Your assignment —
I need every line that includes the word "values" copied from the material.

Material for the task —
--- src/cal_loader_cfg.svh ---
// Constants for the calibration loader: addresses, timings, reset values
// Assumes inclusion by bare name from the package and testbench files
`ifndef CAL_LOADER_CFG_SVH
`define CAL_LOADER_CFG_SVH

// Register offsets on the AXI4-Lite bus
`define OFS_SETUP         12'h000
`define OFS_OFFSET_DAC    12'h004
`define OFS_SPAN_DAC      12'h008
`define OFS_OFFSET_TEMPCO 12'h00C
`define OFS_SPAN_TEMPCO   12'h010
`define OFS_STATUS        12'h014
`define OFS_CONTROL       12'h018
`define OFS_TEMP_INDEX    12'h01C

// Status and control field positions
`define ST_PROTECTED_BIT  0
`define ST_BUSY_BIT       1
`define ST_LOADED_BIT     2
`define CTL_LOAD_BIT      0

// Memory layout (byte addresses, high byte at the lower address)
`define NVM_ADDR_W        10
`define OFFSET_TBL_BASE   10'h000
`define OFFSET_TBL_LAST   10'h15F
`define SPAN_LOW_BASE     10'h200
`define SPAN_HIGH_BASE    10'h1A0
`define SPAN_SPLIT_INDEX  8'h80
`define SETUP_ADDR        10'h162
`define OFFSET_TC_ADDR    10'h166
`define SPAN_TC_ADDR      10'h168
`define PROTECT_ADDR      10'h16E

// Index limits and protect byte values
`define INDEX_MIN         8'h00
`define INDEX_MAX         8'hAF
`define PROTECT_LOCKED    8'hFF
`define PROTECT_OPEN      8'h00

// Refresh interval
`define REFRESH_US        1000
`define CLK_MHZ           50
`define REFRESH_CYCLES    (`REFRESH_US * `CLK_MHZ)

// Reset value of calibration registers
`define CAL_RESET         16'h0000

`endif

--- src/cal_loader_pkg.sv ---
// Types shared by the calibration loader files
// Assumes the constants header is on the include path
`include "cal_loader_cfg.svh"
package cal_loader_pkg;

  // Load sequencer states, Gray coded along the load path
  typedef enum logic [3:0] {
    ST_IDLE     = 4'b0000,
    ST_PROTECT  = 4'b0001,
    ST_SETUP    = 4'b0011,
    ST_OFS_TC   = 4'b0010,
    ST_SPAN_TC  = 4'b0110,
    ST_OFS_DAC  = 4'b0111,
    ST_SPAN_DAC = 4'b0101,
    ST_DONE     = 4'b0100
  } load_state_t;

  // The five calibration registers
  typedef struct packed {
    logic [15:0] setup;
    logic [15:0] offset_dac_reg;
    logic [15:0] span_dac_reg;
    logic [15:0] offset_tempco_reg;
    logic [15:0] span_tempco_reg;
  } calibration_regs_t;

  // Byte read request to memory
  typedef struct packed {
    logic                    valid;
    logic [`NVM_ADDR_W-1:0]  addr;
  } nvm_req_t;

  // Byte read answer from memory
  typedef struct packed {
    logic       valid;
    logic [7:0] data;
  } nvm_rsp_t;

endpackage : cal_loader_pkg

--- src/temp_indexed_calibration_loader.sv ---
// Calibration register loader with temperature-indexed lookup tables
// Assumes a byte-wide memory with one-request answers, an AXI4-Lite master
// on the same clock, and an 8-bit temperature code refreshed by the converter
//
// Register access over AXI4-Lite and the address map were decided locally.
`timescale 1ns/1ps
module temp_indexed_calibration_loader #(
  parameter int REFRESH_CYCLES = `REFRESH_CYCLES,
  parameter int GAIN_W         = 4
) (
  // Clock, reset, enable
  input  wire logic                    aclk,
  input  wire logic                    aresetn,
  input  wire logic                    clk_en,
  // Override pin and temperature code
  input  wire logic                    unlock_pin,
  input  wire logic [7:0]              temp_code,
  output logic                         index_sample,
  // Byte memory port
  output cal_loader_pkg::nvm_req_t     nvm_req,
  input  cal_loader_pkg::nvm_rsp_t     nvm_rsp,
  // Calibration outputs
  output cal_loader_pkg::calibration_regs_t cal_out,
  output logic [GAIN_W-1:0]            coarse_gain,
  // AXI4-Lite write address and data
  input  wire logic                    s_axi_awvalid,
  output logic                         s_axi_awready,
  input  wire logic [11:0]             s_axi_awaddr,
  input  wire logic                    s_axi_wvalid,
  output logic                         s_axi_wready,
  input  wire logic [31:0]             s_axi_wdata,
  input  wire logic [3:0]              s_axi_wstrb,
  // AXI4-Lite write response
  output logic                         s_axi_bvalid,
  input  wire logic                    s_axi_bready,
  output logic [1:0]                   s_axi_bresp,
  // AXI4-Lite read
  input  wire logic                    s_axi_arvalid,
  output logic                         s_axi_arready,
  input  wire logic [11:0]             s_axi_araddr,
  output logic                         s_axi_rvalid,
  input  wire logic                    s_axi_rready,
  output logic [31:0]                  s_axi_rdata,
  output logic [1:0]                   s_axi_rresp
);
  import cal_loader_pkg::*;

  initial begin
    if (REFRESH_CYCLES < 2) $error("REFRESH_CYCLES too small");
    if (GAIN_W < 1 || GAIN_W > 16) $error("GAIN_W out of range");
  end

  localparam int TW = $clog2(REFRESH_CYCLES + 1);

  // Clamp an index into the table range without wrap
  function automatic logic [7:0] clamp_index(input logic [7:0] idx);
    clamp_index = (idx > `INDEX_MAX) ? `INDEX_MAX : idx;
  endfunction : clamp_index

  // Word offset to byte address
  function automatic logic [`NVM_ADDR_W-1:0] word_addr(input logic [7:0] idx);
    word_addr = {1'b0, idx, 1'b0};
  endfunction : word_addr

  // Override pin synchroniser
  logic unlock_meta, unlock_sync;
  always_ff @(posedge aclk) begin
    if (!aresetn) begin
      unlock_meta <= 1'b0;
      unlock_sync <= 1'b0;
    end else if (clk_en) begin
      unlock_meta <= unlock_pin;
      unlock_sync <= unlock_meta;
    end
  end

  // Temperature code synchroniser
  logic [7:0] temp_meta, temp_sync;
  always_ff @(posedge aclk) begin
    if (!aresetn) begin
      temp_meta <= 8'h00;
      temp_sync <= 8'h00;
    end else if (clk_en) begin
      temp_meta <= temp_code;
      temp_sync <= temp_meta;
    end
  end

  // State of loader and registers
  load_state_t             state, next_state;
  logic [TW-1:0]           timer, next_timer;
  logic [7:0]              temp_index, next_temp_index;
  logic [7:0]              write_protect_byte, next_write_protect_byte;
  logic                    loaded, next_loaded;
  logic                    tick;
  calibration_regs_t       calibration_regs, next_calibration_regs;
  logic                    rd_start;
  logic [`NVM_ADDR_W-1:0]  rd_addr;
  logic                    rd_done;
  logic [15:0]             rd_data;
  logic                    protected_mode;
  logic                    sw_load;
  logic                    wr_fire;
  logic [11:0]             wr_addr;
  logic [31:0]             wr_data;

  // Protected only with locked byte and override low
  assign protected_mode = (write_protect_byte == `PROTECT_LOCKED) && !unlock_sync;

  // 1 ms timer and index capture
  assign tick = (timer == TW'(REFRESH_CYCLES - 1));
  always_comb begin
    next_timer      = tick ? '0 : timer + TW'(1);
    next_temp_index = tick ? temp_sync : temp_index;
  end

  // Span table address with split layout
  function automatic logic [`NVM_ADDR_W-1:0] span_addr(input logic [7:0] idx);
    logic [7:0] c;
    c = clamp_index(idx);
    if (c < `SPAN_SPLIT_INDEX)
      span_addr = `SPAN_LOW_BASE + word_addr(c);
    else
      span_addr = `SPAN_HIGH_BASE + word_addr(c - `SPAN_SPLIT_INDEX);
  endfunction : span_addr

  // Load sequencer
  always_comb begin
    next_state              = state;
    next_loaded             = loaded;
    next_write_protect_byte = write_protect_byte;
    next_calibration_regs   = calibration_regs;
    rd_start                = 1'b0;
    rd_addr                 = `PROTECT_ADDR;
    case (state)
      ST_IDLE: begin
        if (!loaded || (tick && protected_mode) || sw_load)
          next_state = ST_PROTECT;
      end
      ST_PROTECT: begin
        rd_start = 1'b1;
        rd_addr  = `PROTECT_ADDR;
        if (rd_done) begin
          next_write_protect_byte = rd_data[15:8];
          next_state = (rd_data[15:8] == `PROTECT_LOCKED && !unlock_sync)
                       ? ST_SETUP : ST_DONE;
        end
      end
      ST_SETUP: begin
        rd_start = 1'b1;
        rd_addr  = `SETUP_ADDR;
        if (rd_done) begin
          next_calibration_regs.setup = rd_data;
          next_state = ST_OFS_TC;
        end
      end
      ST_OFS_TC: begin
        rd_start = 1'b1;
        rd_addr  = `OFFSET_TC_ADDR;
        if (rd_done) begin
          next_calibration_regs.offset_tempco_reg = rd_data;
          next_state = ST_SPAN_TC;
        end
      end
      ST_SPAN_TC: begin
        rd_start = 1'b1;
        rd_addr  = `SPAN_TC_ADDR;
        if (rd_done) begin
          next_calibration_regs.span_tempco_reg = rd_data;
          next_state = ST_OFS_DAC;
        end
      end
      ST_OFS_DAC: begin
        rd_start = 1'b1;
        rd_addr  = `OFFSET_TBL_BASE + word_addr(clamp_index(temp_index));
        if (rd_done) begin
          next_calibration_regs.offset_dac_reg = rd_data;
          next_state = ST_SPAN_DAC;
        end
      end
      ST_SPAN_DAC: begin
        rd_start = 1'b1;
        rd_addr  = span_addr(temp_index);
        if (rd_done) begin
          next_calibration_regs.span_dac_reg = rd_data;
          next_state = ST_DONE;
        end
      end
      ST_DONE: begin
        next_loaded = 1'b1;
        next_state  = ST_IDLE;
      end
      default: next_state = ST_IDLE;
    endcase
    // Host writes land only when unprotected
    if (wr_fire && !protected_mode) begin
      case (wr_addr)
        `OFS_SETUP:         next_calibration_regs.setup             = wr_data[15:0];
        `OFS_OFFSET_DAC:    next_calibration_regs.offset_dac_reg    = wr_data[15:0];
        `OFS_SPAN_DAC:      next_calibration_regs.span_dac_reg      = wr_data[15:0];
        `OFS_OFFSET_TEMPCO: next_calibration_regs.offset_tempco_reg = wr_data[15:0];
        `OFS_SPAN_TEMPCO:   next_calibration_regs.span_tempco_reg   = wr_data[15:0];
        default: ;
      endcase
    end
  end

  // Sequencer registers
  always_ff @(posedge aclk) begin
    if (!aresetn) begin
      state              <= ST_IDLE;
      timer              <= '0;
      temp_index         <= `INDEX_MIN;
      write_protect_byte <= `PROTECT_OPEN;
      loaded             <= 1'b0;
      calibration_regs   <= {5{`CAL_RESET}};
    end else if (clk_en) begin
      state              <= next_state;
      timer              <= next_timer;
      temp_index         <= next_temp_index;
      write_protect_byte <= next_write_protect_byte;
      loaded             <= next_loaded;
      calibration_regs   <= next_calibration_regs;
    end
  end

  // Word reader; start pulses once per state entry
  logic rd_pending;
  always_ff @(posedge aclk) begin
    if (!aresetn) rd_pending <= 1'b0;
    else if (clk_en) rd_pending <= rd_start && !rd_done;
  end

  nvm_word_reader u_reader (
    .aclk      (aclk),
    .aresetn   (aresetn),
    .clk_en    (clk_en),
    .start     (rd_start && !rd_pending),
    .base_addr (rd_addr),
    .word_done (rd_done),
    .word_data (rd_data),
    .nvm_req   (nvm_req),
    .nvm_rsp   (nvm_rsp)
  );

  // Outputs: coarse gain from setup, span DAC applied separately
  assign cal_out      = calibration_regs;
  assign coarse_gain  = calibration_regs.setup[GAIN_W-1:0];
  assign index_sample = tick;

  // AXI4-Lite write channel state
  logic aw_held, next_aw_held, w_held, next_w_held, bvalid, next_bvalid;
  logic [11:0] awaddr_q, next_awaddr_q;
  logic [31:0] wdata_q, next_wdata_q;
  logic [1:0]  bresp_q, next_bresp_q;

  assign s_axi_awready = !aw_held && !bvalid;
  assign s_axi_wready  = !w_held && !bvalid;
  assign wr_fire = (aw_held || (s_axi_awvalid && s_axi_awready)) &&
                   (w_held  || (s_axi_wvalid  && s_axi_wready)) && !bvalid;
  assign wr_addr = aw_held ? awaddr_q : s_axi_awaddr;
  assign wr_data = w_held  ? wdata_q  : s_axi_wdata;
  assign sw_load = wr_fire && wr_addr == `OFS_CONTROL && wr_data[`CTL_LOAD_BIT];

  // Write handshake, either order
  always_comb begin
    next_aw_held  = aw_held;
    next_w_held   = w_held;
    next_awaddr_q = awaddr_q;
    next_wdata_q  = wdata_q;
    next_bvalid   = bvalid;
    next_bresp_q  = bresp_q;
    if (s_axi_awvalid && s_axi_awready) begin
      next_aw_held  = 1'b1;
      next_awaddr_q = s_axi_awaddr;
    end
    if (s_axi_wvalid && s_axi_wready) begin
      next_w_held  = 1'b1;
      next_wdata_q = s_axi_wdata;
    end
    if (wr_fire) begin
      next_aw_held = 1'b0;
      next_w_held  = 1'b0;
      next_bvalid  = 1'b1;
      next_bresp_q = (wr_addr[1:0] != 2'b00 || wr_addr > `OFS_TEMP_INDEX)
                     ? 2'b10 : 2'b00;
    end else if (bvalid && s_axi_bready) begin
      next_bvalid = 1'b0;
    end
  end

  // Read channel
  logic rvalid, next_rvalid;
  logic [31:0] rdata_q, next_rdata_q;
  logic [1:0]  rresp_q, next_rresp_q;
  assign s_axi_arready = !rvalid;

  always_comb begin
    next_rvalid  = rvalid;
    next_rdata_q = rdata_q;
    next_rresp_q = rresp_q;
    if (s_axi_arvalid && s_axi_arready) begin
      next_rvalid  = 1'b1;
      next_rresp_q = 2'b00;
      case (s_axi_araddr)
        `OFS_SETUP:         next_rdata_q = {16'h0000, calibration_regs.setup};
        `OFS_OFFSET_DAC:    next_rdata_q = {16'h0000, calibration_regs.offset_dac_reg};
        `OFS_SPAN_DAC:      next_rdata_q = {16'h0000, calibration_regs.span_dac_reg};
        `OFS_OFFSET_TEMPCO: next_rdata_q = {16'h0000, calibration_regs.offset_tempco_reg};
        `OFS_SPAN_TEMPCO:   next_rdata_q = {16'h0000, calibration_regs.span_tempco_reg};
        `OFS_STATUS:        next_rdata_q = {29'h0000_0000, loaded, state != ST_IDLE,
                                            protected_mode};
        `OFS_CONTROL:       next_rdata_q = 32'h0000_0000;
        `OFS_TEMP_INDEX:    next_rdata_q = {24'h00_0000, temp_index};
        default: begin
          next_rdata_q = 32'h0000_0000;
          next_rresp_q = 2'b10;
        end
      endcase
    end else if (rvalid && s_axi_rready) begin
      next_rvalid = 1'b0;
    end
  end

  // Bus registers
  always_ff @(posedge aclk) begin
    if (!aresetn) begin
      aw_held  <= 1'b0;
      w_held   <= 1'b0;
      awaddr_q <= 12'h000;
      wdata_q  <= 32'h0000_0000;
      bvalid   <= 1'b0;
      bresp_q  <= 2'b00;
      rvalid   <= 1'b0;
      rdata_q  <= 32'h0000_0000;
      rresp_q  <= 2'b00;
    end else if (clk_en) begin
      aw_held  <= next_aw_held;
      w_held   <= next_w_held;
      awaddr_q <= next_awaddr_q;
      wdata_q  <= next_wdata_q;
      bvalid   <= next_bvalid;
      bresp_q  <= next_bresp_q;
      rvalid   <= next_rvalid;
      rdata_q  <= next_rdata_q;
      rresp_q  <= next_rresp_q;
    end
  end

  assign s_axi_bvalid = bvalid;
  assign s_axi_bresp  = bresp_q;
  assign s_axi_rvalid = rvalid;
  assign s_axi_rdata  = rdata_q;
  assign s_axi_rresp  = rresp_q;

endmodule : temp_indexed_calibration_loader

Result below —
// Constants for the calibration loader: addresses, timings, reset values
// Index limits and protect byte values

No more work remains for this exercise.